Beendet war die Debatte damit nicht. Wenig verwunderlich bezogen sich auf der Pressekonferenz vor dem Spiel gegen Slowenien (20.06.2024, Radioreportage und Liveticker) vier der ersten sechs Fragen auf die Causa Tadic. Sichtlich schlecht gelaunt versuchte Stojkovic, die Fragen abzuschmettern.
Gibt es gegen Slowenien personelle Veränderungen: "Zwei." Wird Tadic spielen? "Ja." Welchen Einfluss hatten dessen Aussagen auf die Vorbereitung: "Es ist nichts Besonderes passiert. Was er gesagt hat, hat er gesagt. Wir halten uns damit nicht auf. Mehr habe ich dazu nicht zu sagen."
"Wie bei der NASA" - Stojkovic genervt von UEFA-Richtlinien
Es war die Frage, ob er sein Lächeln verloren habe, die den serbischen Nationaltrainer ein wenig aus der Reserve lockte. "Warum ich nicht lächle?", fragte Stojkovic und zerrte die Akkreditierung der UEFA, die um seinen Hals hing, hervor. "Vielleicht deshalb. Egal, wo ich hingehe. Alle zwei Sekunden wird dieses Ding gescannt. Als wären wir hier bei der NASA. Es ist der Wahnsinn.

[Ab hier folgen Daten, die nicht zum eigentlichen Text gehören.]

**src/rtl/cache_line_fetch.sv**
```systemverilog
// Cache miss line fetcher: issues one memory read per miss tag, assembles the
// beat responses into a full line and returns {tag, line} in request order.
module cache_line_fetch #(
  parameter int unsigned TAGS_WIDTH      = 48,
  parameter int unsigned CACHE_SIZE      = 512,
  parameter int unsigned DATA_PORT_SIZE  = 128,
  parameter int unsigned MAX_OUTSTANDING = 4
) (
  input  logic                             clk,
  input  logic                             rst,
  input  logic [TAGS_WIDTH-1:0]            miss_addr_stream_tdata,
  input  logic                             miss_addr_stream_tvalid,
  output logic                             miss_addr_stream_tready,
  output logic [TAGS_WIDTH+CACHE_SIZE-1:0] line_data_stream_tdata,
  output logic                             line_data_stream_tvalid,
  input  logic                             line_data_stream_tready,
  output logic [TAGS_WIDTH-1:0]            mem_req_stream_tdata,
  output logic                             mem_req_stream_tvalid,
  input  logic                             mem_req_stream_tready,
  input  logic [DATA_PORT_SIZE-1:0]        mem_rsp_stream_tdata,
  input  logic                             mem_rsp_stream_tvalid,
  input  logic                             mem_rsp_stream_tlast,
  output logic                             mem_rsp_stream_tready,
  output logic                             proto_err
);

  localparam int unsigned BEATS  = CACHE_SIZE / DATA_PORT_SIZE;
  localparam int unsigned BEAT_W = (BEATS > 1) ? $clog2(BEATS) : 1;
  localparam int unsigned PTR_W  = (MAX_OUTSTANDING > 1) ? $clog2(MAX_OUTSTANDING) : 1;
  localparam int unsigned CNT_W  = $clog2(MAX_OUTSTANDING + 1);

  typedef enum logic [1:0] {COLLECT = 2'd0, HOLD = 2'd1, DRAIN = 2'd2} state_t;

  state_t                  r_state, w_state_nxt;
  logic                    r_req_valid;
  logic [TAGS_WIDTH-1:0]   r_req_tag;
  logic [CNT_W-1:0]        r_outstanding;
  logic [CNT_W-1:0]        r_fifo_cnt;
  logic [PTR_W-1:0]        r_wr_ptr, r_rd_ptr;
  logic [TAGS_WIDTH-1:0]   r_fifo_mem [MAX_OUTSTANDING];
  logic [BEAT_W-1:0]       r_beat;
  logic [CACHE_SIZE-1:0]   r_line;
  logic                    r_proto_err;
  logic                    r_drain_done;

  logic w_fifo_full, w_fifo_empty, w_miss_ready, w_miss_fire, w_req_fire;
  logic w_rsp_ready, w_rsp_fire, w_line_valid, w_line_fire, w_drain_pop, w_pop;
  logic w_collect_beat, w_last_beat, w_mismatch;

  function automatic logic [PTR_W-1:0] ptr_inc(input logic [PTR_W-1:0] p);
    return (p == PTR_W'(MAX_OUTSTANDING - 1)) ? '0 : p + PTR_W'(1);
  endfunction

  assign w_fifo_full    = (r_fifo_cnt == CNT_W'(MAX_OUTSTANDING));
  assign w_fifo_empty   = (r_fifo_cnt == '0);
  assign w_miss_ready   = !rst && (r_outstanding < CNT_W'(MAX_OUTSTANDING)) && !w_fifo_full &&
                          (!r_req_valid || mem_req_stream_tready);
  assign w_miss_fire    = w_miss_ready && miss_addr_stream_tvalid;
  assign w_req_fire     = !rst && r_req_valid && mem_req_stream_tready;
  assign w_rsp_fire     = w_rsp_ready && mem_rsp_stream_tvalid;
  assign w_line_fire    = w_line_valid && line_data_stream_tready;
  assign w_pop          = w_line_fire || w_drain_pop;
  assign w_collect_beat = w_rsp_fire && (r_state == COLLECT);
  assign w_last_beat    = (r_beat == BEAT_W'(BEATS - 1));
  assign w_mismatch     = w_collect_beat && (mem_rsp_stream_tlast != w_last_beat);

  // FSM state register
  always_ff @(posedge clk) begin
    if (rst) r_state <= COLLECT;
    else     r_state <= w_state_nxt;
  end

  // FSM next state
  always_comb begin
    w_state_nxt = r_state;
    case (r_state)
      COLLECT: if (w_mismatch)                       w_state_nxt = DRAIN;
               else if (w_collect_beat && w_last_beat) w_state_nxt = HOLD;
      HOLD:    if (w_line_fire)                      w_state_nxt = COLLECT;
      DRAIN:   if (w_drain_pop)                      w_state_nxt = COLLECT;
      default:                                       w_state_nxt = COLLECT;
    endcase
  end

  // FSM outputs; an early tlast ends the line, so DRAIN then only retires the tag
  always_comb begin
    w_rsp_ready  = 1'b0;
    w_line_valid = 1'b0;
    w_drain_pop  = 1'b0;
    if (!rst) begin
      case (r_state)
        COLLECT: w_rsp_ready = !w_fifo_empty;
        HOLD:    w_line_valid = 1'b1;
        DRAIN: begin
          w_rsp_ready = !r_drain_done && !w_fifo_empty;
          w_drain_pop = r_drain_done || (w_rsp_fire && mem_rsp_stream_tlast);
        end
        default: ;
      endcase
    end
  end

  // Control state: request register, counters, tag FIFO pointers, error flag
  always_ff @(posedge clk) begin
    if (rst) begin
      r_req_valid   <= 1'b0;
      r_outstanding <= '0;
      r_fifo_cnt    <= '0;
      r_wr_ptr      <= '0;
      r_rd_ptr      <= '0;
      r_beat        <= '0;
      r_proto_err   <= 1'b0;
      r_drain_done  <= 1'b0;
    end else begin
      if (w_miss_fire)     r_req_valid <= 1'b1;
      else if (w_req_fire) r_req_valid <= 1'b0;

      case ({w_miss_fire, w_pop})
        2'b10: begin
          r_outstanding <= r_outstanding + CNT_W'(1);
          r_fifo_cnt    <= r_fifo_cnt + CNT_W'(1);
        end
        2'b01: begin
          r_outstanding <= r_outstanding - CNT_W'(1);
          r_fifo_cnt    <= r_fifo_cnt - CNT_W'(1);
        end
        default: ;
      endcase
      if (w_miss_fire) r_wr_ptr <= ptr_inc(r_wr_ptr);
      if (w_pop)       r_rd_ptr <= ptr_inc(r_rd_ptr);

      if (w_collect_beat) r_beat <= (w_mismatch || w_last_beat) ? '0 : r_beat + BEAT_W'(1);

      if (w_mismatch) begin
        r_proto_err  <= 1'b1;
        r_drain_done <= mem_rsp_stream_tlast;
      end else if (w_drain_pop) begin
        r_drain_done <= 1'b0;
      end
    end
  end

  // Data storage, no reset needed
  always_ff @(posedge clk) begin
    if (w_miss_fire) begin
      r_fifo_mem[r_wr_ptr] <= miss_addr_stream_tdata;
      r_req_tag            <= miss_addr_stream_tdata;
    end
    if (w_collect_beat) begin
      for (int k = 0; k < BEATS; k++) begin
        if (r_beat == BEAT_W'(k)) r_line[k*DATA_PORT_SIZE +: DATA_PORT_SIZE] <= mem_rsp_stream_tdata;
      end
    end
  end

  assign miss_addr_stream_tready = w_miss_ready;
  assign mem_req_stream_tvalid   = !rst && r_req_valid;
  assign mem_req_stream_tdata    = r_req_tag;
  assign line_data_stream_tvalid = w_line_valid;
  assign line_data_stream_tdata  = {r_fifo_mem[r_rd_ptr], r_line};
  assign mem_rsp_stream_tready   = w_rsp_ready;
  assign proto_err               = !rst && r_proto_err;

endmodule
```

Vielleicht ist mir deshalb das Lachen vergangen", sagte der serbische Nationaltrainer - und plötzlich umspielte tatsächlich doch ein spitzbübisches Lächeln seinen Mund.
Mitrovic begrüßt Entscheidung pro Tadic
Serbien steht gegen Slowenien vor einem der wichtigsten Spiele der jüngeren Vergangenheit. Mit einem Sieg kann der EM-Debütant das Tor zum Achtelfinale weit aufstoßen. Für diese Aufgabe stellt Trainer Stojkovic sein eigenes Ego hintenan, rehabilitiert den launischen Superstar und setzt auf die technischen Fähigkeiten von Tadic, um das Tor von Sloweniens Torwart Jan Oblak in Bedrängnis zu bringen.
Eine Entscheidung, die zumindest beim zweiten Kapitän Aleksandar Mitrovic gut anzukommen scheint. Der Stürmer und Tadic standen schon 76-mal gemeinsam für Serbien auf dem Platz. "Wir könnten selbst mit geschlossenen Augen miteinander spielen. Wir verstehen uns, wir wissen, wie der andere spielt. Er macht die Sache für mich einfacher", sagte Mitrovic einen Tag vor dem Spiel.
Er merkte wahrscheinlich, dass er seinem Trainer mit dieser Aussage vielleicht keinen Gefallen tat, denn er ergänzte hastig: "Aber ich möchte betonen: Wir sind hier, um den Anweisungen des Trainers zu folgen. Das Team steht über allem. Das Spiel gegen Slowenien ist das Spiel unseres Lebens."
Und sollten Tadic und Mitrovic gegen Slowenien so harmonieren, wie es der Stürmer auf der Pressekonferenz angekündigt hat - vermutlich könnten dann nicht einmal die Akkreditierungskontrollen Stojkovic am Donnerstagabend die Laune verderben.